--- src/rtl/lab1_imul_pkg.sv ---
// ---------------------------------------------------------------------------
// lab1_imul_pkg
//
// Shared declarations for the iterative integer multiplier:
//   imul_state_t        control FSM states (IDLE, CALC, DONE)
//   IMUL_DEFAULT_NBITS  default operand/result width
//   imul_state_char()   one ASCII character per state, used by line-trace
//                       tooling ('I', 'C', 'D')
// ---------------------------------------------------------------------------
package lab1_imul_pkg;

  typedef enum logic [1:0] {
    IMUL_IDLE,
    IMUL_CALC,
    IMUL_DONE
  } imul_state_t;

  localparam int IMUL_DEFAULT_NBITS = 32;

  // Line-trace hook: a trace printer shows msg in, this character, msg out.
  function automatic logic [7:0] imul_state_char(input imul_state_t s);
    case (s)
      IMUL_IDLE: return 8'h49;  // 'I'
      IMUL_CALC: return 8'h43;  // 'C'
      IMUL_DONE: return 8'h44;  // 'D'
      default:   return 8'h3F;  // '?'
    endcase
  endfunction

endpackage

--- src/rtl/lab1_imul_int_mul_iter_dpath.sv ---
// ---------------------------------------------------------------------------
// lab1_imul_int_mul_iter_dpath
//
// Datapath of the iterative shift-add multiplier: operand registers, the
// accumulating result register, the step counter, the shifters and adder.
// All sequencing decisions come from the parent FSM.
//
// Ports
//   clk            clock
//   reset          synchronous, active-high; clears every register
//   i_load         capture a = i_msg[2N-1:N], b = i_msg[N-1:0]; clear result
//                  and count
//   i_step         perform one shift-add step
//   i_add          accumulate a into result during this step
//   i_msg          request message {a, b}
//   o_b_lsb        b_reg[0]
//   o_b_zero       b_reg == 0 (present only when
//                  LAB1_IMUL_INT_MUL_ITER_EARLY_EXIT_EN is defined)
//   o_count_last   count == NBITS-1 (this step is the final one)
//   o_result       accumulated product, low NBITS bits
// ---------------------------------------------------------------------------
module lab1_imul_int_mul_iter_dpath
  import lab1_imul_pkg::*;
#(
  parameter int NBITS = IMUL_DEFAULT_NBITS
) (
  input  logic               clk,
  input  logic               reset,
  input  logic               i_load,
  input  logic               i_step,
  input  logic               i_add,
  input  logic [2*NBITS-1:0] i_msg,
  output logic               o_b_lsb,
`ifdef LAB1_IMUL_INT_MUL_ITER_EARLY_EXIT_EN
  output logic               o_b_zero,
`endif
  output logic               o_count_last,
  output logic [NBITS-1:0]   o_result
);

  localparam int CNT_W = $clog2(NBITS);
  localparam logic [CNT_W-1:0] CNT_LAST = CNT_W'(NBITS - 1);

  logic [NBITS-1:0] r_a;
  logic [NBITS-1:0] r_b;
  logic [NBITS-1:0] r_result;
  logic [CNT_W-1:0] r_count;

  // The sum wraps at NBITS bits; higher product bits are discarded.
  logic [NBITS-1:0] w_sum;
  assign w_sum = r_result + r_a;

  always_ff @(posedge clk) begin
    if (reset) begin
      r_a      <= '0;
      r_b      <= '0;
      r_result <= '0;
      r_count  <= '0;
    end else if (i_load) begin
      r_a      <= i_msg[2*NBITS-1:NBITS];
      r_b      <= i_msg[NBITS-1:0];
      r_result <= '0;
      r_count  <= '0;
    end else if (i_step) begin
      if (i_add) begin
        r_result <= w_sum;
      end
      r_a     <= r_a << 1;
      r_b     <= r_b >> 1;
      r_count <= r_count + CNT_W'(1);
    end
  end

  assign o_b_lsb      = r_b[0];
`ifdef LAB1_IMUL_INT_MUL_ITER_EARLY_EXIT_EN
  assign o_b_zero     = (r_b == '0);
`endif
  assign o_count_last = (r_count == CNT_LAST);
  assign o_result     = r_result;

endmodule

==

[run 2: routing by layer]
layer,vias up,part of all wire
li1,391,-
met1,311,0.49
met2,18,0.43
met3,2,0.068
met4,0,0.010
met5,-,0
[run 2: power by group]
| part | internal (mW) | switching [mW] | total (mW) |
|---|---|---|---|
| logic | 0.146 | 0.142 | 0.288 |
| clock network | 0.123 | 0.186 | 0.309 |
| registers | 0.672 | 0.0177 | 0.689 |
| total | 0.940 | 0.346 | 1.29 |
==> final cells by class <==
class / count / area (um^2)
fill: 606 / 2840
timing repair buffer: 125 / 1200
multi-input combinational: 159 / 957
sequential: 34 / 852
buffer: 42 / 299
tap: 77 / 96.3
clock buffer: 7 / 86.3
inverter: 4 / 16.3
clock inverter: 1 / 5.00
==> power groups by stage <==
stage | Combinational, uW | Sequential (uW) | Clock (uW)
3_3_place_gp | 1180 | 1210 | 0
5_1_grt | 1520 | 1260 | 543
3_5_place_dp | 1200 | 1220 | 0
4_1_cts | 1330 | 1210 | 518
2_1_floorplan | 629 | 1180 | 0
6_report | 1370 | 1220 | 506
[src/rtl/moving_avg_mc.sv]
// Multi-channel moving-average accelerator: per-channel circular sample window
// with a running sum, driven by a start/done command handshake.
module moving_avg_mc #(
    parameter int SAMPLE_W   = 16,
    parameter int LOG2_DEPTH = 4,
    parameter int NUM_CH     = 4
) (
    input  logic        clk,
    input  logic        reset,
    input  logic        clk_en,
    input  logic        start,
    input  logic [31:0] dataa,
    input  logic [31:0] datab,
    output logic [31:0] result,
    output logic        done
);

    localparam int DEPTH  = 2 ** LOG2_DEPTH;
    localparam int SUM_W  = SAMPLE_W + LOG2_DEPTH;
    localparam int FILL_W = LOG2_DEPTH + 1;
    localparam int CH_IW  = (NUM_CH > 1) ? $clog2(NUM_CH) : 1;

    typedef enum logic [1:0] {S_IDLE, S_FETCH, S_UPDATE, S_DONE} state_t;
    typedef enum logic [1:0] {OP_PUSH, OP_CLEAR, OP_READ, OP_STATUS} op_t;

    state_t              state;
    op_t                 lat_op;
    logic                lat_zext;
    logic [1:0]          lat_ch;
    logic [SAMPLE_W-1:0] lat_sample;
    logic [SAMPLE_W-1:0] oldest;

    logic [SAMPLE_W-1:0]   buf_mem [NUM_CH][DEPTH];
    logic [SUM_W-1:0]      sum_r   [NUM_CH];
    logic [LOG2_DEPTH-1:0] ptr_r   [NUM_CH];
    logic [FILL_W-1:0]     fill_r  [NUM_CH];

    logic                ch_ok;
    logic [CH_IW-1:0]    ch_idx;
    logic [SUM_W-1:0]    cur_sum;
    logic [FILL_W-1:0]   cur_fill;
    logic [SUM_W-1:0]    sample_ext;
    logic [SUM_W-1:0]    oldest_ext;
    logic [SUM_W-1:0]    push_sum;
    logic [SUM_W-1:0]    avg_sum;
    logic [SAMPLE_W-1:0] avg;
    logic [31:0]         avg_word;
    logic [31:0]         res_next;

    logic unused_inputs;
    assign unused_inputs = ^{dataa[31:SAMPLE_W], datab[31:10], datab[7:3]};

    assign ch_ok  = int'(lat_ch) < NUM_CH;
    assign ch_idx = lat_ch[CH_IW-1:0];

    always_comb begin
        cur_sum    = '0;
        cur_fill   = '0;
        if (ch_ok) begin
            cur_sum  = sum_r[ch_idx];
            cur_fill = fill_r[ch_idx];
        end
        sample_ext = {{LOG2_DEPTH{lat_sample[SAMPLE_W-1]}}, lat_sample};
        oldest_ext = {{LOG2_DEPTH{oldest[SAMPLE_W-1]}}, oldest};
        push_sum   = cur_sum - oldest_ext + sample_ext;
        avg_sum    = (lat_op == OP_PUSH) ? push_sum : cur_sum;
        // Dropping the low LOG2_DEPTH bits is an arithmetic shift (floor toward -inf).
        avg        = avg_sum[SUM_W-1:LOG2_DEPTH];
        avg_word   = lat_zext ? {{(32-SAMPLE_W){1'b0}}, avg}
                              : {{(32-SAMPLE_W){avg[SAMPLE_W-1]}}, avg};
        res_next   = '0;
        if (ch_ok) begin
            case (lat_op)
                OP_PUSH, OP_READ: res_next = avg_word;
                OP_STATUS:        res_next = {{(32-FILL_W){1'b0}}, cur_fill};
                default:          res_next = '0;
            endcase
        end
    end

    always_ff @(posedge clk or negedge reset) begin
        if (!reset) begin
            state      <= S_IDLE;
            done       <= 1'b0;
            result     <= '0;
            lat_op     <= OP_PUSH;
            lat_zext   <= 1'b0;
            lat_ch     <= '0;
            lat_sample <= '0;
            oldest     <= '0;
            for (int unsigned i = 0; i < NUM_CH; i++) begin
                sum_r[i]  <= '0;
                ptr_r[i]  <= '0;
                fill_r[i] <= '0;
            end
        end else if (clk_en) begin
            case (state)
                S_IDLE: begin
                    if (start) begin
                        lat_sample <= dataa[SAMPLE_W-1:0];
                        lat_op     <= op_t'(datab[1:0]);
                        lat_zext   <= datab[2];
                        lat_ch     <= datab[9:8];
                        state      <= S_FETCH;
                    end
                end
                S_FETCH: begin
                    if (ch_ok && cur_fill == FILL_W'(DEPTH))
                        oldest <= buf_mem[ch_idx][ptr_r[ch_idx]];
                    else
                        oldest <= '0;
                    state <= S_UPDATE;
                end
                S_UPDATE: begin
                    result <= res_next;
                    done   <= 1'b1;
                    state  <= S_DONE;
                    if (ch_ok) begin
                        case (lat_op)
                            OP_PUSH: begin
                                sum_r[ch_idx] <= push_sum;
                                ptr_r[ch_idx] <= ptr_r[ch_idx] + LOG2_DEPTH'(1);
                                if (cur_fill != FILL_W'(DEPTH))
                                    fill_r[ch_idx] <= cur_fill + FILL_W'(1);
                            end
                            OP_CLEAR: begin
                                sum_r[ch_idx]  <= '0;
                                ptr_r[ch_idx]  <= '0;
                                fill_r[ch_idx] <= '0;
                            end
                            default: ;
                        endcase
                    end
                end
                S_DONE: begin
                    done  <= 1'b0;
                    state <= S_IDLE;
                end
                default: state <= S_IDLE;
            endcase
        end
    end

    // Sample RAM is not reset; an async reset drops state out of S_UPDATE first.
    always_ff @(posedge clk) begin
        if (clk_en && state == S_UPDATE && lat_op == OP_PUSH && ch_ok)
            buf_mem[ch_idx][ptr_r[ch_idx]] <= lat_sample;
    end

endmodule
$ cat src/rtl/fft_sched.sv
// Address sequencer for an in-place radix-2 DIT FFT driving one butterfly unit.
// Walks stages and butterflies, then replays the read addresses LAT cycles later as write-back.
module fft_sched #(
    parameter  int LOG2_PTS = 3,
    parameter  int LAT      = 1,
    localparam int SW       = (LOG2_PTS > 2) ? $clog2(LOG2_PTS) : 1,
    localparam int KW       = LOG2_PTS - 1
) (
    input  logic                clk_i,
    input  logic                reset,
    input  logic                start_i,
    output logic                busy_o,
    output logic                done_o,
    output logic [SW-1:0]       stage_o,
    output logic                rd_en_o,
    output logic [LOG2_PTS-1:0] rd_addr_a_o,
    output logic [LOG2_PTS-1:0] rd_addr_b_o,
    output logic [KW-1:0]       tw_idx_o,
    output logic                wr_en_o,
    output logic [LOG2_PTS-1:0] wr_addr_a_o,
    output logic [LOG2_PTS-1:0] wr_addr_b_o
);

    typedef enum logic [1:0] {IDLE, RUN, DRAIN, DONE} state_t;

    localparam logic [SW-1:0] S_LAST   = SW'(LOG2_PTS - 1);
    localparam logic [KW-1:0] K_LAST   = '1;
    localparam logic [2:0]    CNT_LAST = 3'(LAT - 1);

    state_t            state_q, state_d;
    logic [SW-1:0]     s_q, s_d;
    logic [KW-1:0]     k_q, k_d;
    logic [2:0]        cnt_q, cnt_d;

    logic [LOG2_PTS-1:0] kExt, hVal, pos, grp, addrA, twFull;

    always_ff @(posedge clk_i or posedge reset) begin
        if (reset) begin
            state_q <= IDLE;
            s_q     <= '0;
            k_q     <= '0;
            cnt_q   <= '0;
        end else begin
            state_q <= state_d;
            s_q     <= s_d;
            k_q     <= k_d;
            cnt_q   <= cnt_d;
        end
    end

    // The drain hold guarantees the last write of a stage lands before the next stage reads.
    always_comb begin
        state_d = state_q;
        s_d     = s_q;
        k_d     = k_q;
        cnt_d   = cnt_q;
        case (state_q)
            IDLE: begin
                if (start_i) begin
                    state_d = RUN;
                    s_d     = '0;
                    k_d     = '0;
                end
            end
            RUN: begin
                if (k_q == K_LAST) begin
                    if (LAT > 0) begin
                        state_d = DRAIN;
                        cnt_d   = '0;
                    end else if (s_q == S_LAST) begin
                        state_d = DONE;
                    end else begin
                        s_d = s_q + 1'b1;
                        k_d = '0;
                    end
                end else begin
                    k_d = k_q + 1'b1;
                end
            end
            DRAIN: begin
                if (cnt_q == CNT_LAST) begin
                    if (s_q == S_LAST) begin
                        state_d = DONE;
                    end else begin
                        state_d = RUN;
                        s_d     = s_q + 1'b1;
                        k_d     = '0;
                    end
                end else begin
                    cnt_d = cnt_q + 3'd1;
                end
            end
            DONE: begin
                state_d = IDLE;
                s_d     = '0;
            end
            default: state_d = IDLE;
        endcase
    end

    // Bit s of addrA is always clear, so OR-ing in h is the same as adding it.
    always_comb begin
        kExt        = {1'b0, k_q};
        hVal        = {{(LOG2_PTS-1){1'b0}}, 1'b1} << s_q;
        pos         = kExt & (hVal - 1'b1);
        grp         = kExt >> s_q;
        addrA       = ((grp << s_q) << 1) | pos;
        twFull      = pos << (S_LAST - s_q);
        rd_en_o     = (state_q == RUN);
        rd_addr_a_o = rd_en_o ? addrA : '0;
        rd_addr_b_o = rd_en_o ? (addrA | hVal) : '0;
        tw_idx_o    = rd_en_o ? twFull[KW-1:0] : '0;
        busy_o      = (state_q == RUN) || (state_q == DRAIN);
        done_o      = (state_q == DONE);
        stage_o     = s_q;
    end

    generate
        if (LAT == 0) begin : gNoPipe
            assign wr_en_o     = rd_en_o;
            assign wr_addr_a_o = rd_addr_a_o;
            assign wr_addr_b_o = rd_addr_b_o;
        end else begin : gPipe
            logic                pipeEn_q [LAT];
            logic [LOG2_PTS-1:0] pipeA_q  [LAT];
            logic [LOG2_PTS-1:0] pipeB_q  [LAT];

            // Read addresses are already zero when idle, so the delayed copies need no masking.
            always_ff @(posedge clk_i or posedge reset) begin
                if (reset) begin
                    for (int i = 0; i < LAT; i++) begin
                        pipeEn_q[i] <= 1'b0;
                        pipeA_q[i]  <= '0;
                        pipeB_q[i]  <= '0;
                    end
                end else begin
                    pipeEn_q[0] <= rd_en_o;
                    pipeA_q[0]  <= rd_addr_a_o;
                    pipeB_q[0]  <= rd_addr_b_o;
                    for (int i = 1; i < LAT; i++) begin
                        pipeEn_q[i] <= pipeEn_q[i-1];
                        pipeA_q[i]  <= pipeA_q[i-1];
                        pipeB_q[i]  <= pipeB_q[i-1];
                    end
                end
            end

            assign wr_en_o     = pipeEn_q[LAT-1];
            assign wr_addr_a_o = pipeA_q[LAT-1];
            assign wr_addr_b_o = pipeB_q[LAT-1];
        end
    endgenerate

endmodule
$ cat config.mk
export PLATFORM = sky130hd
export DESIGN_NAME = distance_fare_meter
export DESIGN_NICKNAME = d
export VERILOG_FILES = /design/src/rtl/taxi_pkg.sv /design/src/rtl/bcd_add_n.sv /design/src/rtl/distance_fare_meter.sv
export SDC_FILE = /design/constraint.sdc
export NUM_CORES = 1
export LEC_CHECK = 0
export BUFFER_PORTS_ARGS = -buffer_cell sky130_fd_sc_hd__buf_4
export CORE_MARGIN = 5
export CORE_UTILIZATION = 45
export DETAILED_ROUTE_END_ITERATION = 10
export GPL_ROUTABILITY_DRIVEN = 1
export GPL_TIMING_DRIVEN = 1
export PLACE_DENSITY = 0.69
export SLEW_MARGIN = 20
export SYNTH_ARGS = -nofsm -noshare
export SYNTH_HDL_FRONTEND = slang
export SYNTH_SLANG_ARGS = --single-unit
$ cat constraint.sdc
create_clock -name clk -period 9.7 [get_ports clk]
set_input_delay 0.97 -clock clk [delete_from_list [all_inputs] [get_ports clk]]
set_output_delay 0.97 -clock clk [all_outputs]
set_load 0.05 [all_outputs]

==

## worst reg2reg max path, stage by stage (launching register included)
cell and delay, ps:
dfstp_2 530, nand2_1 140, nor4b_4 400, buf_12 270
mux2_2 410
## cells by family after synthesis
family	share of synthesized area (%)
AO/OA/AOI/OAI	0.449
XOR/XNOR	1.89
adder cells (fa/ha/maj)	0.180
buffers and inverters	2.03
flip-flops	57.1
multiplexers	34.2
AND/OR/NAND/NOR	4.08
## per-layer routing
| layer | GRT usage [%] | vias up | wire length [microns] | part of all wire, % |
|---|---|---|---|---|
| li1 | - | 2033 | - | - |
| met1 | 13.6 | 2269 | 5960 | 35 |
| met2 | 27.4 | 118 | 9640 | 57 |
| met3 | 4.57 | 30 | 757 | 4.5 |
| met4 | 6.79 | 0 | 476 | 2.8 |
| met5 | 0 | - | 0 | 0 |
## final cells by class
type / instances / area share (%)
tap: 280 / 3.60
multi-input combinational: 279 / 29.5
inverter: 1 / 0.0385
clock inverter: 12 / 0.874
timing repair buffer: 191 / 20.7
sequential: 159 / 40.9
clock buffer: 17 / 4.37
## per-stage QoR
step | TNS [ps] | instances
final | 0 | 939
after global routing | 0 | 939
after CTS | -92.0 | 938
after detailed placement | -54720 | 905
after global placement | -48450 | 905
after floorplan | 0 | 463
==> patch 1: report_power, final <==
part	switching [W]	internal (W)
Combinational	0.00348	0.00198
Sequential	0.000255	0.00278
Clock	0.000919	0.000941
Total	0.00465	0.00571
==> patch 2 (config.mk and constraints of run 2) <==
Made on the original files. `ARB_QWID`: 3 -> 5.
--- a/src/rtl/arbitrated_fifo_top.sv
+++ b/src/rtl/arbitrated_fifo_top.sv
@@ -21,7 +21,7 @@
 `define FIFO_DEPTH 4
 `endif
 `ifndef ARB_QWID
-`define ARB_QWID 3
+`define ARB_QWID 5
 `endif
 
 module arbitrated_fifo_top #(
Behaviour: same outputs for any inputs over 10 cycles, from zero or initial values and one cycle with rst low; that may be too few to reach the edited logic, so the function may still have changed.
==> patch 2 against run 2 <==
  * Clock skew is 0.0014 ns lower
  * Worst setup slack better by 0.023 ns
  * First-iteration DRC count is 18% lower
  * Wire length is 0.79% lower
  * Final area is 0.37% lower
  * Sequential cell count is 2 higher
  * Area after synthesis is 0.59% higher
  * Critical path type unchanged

• [Task objective]
Take from the material above the lines running from the one with "all wire, % |" through the one with "Made on the", and repeat them exactly, with nothing else.

• [Answer for the task]
| layer | GRT usage [%] | vias up | wire length [microns] | part of all wire, % |
|---|---|---|---|---|
| li1 | - | 2033 | - | - |
| met1 | 13.6 | 2269 | 5960 | 35 |
| met2 | 27.4 | 118 | 9640 | 57 |
| met3 | 4.57 | 30 | 757 | 4.5 |
| met4 | 6.79 | 0 | 476 | 2.8 |
| met5 | 0 | - | 0 | 0 |
## final cells by class
type / instances / area share (%)
tap: 280 / 3.60
multi-input combinational: 279 / 29.5
inverter: 1 / 0.0385
clock inverter: 12 / 0.874
timing repair buffer: 191 / 20.7
sequential: 159 / 40.9
clock buffer: 17 / 4.37
## per-stage QoR
step | TNS [ps] | instances
final | 0 | 939
after global routing | 0 | 939
after CTS | -92.0 | 938
after detailed placement | -54720 | 905
after global placement | -48450 | 905
after floorplan | 0 | 463
==> patch 1: report_power, final <==
part	switching [W]	internal (W)
Combinational	0.00348	0.00198
Sequential	0.000255	0.00278
Clock	0.000919	0.000941
Total	0.00465	0.00571
==> patch 2 (config.mk and constraints of run 2) <==
Made on the original files. `ARB_QWID`: 3 -> 5.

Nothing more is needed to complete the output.